─── Exercise data ───

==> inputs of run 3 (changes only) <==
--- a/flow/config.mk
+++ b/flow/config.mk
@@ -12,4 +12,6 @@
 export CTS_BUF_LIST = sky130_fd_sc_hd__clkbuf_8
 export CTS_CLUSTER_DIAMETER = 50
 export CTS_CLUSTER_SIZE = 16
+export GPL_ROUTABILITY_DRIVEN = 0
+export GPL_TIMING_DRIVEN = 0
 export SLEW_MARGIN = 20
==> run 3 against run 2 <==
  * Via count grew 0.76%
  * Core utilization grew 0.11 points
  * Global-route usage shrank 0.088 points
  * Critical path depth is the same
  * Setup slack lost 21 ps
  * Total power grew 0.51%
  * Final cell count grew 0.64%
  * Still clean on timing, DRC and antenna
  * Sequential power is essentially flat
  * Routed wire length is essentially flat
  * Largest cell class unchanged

───
─── Exercise data ───

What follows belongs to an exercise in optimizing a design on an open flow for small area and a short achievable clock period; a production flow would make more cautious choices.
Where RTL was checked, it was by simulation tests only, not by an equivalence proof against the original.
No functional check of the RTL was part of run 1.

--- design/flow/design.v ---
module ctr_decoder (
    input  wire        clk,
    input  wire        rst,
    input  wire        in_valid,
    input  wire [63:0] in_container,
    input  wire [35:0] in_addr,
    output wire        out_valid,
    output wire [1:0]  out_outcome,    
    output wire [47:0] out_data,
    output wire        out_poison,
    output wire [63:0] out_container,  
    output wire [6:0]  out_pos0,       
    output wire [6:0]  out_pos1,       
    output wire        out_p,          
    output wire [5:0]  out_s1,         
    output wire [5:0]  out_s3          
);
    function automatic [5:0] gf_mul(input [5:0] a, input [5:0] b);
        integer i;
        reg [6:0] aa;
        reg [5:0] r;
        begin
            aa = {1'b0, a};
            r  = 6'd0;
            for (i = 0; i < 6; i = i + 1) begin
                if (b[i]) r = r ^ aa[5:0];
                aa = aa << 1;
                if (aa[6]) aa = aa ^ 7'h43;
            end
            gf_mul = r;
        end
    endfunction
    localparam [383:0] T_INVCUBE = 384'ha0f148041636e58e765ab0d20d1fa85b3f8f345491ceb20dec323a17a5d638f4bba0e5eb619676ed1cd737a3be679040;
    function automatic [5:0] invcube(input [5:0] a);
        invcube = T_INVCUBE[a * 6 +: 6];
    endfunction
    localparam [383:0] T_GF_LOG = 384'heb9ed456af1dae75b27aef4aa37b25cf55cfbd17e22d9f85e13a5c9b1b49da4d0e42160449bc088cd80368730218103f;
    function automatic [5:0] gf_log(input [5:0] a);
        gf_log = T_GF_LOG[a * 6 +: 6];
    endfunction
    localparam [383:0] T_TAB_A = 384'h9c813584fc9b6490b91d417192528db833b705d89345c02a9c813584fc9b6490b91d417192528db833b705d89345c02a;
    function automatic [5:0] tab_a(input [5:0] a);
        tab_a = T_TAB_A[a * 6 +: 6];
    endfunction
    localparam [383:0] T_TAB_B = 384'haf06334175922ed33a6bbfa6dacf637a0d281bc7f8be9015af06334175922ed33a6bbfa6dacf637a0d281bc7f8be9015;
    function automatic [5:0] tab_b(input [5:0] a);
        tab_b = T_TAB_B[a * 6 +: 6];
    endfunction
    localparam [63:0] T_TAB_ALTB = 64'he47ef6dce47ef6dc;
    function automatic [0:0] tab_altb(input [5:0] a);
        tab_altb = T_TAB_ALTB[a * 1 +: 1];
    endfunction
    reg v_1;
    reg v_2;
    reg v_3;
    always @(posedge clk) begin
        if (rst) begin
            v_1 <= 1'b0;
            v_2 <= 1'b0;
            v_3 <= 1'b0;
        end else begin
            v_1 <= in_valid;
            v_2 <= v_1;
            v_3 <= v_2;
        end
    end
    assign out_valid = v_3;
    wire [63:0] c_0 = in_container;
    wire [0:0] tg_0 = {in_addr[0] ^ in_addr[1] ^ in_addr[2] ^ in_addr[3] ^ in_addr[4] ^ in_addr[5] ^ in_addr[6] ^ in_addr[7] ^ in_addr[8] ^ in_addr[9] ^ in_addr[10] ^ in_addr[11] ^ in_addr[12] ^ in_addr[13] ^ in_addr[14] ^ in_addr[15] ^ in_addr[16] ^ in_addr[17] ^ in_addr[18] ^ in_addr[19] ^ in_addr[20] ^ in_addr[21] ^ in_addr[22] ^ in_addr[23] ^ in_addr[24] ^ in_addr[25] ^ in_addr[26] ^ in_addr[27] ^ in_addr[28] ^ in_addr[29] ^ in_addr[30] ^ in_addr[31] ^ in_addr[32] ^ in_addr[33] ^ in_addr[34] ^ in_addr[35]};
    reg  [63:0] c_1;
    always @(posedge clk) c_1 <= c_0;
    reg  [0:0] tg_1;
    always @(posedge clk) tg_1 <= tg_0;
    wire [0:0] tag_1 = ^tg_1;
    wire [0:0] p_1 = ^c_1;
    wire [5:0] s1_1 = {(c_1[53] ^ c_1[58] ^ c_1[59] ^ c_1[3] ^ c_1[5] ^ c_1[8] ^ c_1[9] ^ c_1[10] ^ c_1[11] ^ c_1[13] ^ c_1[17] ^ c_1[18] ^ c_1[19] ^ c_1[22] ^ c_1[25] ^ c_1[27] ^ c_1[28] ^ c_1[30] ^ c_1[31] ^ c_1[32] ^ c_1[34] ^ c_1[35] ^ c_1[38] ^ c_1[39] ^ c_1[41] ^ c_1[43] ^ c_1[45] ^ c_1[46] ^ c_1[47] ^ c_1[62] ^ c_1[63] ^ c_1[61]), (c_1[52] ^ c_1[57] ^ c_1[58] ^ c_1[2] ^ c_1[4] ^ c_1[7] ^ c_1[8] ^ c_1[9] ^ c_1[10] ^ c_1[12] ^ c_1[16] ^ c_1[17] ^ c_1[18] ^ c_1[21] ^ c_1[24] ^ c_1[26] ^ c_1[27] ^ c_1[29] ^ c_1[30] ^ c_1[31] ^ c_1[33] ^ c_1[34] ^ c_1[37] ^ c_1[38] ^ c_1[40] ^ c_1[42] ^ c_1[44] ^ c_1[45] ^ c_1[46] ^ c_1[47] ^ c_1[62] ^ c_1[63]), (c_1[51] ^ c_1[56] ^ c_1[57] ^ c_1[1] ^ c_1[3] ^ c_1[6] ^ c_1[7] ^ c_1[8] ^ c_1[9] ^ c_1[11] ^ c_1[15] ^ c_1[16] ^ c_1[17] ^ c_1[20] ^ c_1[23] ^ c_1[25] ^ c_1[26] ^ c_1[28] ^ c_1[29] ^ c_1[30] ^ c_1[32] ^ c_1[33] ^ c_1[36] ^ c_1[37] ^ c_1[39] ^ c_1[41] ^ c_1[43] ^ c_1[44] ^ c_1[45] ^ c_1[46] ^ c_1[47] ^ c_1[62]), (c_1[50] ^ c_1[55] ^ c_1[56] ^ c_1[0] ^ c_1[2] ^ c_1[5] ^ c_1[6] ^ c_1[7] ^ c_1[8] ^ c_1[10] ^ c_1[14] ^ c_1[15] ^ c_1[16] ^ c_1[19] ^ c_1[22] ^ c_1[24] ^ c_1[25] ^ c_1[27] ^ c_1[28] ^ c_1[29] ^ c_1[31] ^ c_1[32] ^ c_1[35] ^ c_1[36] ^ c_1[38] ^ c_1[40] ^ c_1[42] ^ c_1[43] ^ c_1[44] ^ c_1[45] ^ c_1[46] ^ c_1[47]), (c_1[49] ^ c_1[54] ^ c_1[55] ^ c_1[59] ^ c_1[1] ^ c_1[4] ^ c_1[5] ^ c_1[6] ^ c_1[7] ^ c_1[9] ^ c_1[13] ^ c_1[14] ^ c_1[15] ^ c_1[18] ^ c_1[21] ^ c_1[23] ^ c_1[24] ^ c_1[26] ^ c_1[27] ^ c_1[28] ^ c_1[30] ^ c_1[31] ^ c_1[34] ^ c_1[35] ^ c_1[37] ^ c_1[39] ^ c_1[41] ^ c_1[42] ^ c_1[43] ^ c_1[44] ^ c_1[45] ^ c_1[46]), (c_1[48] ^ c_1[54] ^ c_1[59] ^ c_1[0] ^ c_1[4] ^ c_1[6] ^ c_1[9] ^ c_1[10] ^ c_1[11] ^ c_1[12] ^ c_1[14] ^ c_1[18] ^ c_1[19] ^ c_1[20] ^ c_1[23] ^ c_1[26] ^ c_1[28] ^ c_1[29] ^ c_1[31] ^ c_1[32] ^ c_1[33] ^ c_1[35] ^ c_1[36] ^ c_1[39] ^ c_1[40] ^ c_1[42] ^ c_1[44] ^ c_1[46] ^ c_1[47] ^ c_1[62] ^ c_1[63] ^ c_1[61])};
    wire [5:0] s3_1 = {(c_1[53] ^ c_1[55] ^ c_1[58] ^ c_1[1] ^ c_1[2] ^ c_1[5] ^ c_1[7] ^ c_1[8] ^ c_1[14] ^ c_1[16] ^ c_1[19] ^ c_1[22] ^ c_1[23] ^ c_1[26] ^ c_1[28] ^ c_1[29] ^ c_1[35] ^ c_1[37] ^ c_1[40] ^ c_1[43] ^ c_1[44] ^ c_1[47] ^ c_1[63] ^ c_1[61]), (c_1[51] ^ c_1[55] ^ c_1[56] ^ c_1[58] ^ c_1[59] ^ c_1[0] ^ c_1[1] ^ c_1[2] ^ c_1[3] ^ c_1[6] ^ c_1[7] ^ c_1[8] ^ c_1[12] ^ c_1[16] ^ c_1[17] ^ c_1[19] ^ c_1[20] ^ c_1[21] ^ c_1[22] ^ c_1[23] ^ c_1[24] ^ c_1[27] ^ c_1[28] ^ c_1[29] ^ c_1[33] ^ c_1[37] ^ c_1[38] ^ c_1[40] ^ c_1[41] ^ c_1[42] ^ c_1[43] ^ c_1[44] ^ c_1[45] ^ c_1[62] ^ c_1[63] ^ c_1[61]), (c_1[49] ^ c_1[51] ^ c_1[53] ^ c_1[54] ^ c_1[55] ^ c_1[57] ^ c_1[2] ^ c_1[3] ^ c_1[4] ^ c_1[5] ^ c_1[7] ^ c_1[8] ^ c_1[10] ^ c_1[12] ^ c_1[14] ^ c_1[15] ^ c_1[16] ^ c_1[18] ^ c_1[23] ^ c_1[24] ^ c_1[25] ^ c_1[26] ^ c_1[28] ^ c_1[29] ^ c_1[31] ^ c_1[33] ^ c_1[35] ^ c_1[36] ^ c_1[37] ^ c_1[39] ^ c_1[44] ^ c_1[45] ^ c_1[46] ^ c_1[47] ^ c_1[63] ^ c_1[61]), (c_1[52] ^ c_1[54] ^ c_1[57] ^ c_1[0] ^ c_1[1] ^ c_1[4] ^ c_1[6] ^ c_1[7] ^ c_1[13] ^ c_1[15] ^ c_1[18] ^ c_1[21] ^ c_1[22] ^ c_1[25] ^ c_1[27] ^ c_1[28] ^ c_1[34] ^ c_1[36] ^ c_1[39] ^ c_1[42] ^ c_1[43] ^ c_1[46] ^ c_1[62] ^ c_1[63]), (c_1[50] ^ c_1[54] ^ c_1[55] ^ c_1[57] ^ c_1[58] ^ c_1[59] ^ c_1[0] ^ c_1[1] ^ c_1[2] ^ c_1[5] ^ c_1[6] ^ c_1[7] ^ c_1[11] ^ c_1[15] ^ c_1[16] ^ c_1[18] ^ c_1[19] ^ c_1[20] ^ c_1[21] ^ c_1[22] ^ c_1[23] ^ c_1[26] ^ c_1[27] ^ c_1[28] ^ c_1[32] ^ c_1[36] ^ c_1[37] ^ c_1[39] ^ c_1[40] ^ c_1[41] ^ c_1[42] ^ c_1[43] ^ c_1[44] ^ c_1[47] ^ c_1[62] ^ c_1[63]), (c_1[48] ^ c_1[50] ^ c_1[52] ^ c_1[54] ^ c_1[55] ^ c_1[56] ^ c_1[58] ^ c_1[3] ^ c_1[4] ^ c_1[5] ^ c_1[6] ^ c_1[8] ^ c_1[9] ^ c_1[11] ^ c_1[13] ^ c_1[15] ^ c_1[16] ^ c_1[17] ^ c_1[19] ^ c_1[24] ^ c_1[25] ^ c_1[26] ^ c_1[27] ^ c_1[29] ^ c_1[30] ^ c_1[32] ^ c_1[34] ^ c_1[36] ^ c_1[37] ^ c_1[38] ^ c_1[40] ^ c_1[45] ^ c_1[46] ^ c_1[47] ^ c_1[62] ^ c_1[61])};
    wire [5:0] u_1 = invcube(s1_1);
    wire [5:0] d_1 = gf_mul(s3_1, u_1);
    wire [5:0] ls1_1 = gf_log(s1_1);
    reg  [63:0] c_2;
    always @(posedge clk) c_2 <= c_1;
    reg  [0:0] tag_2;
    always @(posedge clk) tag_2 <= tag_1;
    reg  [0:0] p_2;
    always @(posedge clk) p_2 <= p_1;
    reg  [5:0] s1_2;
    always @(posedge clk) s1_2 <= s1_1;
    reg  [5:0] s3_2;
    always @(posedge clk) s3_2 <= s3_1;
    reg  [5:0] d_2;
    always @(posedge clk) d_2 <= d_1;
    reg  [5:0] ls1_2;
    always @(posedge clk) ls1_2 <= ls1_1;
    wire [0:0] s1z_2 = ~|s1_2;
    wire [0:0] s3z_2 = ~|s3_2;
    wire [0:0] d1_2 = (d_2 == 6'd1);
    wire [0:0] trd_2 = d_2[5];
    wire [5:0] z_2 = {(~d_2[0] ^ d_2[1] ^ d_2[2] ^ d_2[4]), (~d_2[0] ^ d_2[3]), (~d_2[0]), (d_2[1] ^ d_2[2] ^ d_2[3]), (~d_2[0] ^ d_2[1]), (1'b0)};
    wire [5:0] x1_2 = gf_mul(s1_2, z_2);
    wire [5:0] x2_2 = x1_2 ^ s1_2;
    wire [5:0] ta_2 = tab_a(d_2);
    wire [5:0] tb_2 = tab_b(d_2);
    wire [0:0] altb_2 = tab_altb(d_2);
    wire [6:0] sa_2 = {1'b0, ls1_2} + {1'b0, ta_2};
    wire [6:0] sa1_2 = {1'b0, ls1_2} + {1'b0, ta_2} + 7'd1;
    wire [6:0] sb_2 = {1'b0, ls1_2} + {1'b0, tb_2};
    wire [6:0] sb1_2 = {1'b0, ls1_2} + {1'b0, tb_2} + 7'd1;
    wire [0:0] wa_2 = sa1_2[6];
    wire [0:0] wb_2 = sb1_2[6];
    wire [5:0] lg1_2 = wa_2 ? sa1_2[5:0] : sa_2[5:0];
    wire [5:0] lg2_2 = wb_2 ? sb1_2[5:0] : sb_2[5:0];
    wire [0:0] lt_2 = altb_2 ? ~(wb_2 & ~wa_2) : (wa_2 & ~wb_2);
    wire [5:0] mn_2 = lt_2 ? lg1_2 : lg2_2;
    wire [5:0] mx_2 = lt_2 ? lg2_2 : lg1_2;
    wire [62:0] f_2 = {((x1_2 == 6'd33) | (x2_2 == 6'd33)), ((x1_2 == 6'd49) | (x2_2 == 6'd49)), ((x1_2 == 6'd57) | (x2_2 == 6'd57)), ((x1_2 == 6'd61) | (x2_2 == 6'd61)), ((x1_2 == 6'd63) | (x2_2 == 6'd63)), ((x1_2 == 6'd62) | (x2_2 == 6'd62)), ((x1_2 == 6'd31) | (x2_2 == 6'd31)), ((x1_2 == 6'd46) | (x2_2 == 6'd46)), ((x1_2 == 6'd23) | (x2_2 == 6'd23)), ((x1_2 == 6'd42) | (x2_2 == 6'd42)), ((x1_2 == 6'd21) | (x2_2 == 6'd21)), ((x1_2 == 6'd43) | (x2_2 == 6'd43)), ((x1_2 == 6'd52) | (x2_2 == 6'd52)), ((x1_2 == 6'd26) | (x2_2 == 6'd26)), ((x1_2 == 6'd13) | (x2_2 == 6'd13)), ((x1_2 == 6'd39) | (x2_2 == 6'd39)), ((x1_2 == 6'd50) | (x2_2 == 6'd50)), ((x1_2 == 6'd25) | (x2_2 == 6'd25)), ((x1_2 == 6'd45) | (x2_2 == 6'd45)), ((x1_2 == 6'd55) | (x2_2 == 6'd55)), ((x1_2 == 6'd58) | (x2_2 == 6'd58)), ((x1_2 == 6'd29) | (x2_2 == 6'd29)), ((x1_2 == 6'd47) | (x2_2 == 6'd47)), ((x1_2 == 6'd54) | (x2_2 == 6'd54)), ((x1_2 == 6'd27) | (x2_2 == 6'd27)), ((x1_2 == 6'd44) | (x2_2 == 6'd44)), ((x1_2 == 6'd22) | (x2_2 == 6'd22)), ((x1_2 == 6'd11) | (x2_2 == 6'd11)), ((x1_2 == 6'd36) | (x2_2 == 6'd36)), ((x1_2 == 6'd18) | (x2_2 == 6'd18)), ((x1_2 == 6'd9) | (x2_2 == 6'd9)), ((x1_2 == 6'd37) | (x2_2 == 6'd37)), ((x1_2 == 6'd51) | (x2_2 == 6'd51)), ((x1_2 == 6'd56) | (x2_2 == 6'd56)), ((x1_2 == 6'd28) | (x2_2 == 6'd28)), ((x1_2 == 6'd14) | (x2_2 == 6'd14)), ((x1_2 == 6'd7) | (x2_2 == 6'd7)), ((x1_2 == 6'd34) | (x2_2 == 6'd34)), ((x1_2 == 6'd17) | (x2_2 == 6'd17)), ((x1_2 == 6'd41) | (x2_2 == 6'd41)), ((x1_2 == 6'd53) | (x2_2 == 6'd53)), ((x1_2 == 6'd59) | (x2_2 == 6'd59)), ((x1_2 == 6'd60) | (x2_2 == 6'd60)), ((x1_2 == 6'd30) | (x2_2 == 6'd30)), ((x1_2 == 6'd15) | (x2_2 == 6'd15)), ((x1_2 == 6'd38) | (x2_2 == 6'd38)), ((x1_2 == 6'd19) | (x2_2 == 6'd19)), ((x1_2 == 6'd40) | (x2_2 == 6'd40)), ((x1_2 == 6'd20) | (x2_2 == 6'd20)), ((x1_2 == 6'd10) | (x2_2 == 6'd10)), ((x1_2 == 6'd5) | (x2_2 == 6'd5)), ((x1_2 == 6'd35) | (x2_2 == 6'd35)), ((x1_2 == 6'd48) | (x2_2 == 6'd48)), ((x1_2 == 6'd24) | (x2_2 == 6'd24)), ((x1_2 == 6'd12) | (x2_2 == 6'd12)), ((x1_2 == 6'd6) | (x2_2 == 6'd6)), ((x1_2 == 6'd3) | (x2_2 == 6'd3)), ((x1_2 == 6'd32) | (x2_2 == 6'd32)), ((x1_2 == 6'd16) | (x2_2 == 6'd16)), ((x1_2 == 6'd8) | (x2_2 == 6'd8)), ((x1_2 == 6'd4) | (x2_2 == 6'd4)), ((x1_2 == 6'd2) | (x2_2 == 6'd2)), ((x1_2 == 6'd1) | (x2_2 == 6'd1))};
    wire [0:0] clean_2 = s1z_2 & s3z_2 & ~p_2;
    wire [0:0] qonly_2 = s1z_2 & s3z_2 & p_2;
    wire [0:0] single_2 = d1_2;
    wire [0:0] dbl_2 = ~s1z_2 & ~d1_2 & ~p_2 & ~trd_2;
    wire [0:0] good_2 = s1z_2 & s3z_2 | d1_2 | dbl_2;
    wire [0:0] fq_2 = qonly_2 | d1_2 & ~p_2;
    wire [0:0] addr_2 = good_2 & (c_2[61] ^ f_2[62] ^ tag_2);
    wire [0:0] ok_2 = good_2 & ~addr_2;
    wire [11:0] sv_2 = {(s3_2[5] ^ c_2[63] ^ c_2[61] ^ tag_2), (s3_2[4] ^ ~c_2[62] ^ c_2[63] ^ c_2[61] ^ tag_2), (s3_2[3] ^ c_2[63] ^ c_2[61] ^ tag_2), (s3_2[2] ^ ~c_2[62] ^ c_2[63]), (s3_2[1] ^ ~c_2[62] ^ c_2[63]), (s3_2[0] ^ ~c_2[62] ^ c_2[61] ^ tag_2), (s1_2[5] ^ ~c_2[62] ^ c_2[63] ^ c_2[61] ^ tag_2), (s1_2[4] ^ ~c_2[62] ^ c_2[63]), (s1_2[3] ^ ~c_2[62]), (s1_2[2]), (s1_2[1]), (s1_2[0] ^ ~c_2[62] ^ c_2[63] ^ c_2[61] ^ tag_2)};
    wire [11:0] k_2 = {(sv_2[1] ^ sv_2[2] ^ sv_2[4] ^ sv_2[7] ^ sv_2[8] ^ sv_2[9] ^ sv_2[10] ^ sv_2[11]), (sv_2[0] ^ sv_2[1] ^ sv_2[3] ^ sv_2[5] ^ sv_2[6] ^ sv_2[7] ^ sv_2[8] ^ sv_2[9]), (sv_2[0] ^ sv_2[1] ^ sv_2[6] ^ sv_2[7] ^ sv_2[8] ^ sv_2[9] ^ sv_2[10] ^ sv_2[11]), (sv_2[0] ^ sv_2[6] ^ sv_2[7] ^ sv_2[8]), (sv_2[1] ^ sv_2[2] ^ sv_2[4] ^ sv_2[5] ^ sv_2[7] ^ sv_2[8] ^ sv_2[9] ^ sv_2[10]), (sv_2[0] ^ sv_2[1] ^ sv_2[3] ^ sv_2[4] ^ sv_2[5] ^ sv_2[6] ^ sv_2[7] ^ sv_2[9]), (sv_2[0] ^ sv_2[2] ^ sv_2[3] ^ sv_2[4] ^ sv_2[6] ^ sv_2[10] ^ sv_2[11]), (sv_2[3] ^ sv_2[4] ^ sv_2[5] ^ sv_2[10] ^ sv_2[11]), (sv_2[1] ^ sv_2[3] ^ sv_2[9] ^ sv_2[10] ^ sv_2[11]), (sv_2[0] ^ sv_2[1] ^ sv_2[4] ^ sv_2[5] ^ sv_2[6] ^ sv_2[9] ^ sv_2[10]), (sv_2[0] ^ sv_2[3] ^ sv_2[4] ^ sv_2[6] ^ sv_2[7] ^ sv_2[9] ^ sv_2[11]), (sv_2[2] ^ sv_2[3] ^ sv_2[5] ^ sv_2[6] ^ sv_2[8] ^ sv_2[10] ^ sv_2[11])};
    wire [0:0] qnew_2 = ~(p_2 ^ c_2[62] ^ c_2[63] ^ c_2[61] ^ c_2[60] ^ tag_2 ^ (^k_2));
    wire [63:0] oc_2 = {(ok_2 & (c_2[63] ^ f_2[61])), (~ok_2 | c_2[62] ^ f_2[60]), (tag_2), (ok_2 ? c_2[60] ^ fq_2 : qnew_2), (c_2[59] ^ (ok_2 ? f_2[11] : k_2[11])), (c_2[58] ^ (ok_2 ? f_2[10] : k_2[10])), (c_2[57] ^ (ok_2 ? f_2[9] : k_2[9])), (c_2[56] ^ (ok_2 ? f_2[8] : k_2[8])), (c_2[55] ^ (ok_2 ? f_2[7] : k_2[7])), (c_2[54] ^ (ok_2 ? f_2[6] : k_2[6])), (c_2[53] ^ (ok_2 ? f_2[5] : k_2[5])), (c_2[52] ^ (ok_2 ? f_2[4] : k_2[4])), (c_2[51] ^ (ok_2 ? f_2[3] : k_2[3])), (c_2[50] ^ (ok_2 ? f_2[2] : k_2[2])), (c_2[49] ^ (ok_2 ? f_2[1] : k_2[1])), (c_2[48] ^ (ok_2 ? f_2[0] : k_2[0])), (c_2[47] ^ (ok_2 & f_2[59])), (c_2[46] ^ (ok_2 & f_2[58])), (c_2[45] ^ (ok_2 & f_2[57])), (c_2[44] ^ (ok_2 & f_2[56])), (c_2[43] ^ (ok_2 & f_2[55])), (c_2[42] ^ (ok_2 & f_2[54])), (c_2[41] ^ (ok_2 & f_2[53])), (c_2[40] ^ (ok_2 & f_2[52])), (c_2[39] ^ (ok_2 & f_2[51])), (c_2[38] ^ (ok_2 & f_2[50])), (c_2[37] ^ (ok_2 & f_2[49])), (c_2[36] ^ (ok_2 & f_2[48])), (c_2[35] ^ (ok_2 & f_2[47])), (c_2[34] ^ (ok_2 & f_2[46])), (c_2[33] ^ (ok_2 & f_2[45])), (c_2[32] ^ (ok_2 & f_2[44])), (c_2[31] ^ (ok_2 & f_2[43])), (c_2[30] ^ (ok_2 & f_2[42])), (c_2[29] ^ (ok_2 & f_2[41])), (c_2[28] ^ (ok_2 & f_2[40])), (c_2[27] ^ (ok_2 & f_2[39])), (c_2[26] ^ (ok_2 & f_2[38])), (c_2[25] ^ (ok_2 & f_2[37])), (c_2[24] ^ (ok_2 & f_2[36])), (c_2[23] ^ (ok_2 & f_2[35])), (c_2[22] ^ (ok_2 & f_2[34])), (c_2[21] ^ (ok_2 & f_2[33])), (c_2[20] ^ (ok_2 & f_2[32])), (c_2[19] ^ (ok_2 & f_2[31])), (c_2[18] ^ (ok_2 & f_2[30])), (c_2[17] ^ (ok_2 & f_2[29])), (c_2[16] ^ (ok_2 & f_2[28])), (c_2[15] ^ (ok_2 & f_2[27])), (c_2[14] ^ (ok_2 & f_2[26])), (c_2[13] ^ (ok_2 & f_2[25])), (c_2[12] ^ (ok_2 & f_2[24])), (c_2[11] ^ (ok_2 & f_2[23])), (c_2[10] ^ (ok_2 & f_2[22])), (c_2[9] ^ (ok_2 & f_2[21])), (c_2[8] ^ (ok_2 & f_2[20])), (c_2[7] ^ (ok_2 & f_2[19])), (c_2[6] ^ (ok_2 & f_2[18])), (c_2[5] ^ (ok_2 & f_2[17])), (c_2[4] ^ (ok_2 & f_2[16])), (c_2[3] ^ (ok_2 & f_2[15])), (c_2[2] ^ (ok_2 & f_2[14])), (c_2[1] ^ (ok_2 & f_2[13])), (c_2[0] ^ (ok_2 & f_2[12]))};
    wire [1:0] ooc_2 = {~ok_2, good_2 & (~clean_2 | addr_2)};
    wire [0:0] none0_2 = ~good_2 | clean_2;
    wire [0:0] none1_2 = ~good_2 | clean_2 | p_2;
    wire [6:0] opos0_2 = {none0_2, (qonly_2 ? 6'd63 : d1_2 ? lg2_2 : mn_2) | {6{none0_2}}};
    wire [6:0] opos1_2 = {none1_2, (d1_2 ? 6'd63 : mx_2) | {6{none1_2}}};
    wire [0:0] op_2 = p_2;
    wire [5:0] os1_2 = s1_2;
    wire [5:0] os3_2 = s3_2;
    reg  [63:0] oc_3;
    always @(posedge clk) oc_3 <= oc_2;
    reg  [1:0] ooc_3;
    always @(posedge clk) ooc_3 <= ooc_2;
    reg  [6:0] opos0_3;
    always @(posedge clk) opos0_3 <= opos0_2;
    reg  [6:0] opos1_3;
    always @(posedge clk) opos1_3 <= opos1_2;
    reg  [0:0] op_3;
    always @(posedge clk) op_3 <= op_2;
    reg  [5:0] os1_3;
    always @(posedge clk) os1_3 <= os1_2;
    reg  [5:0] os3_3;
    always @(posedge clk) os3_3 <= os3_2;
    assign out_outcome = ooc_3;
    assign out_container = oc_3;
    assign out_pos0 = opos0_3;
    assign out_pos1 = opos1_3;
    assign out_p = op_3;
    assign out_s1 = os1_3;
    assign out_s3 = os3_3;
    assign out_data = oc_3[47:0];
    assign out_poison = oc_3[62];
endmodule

───

## Instructions to follow
Copy out each line of the listing where the string "power" appears.

## Output for this task
  * Total power grew 0.51%
  * Sequential power is essentially flat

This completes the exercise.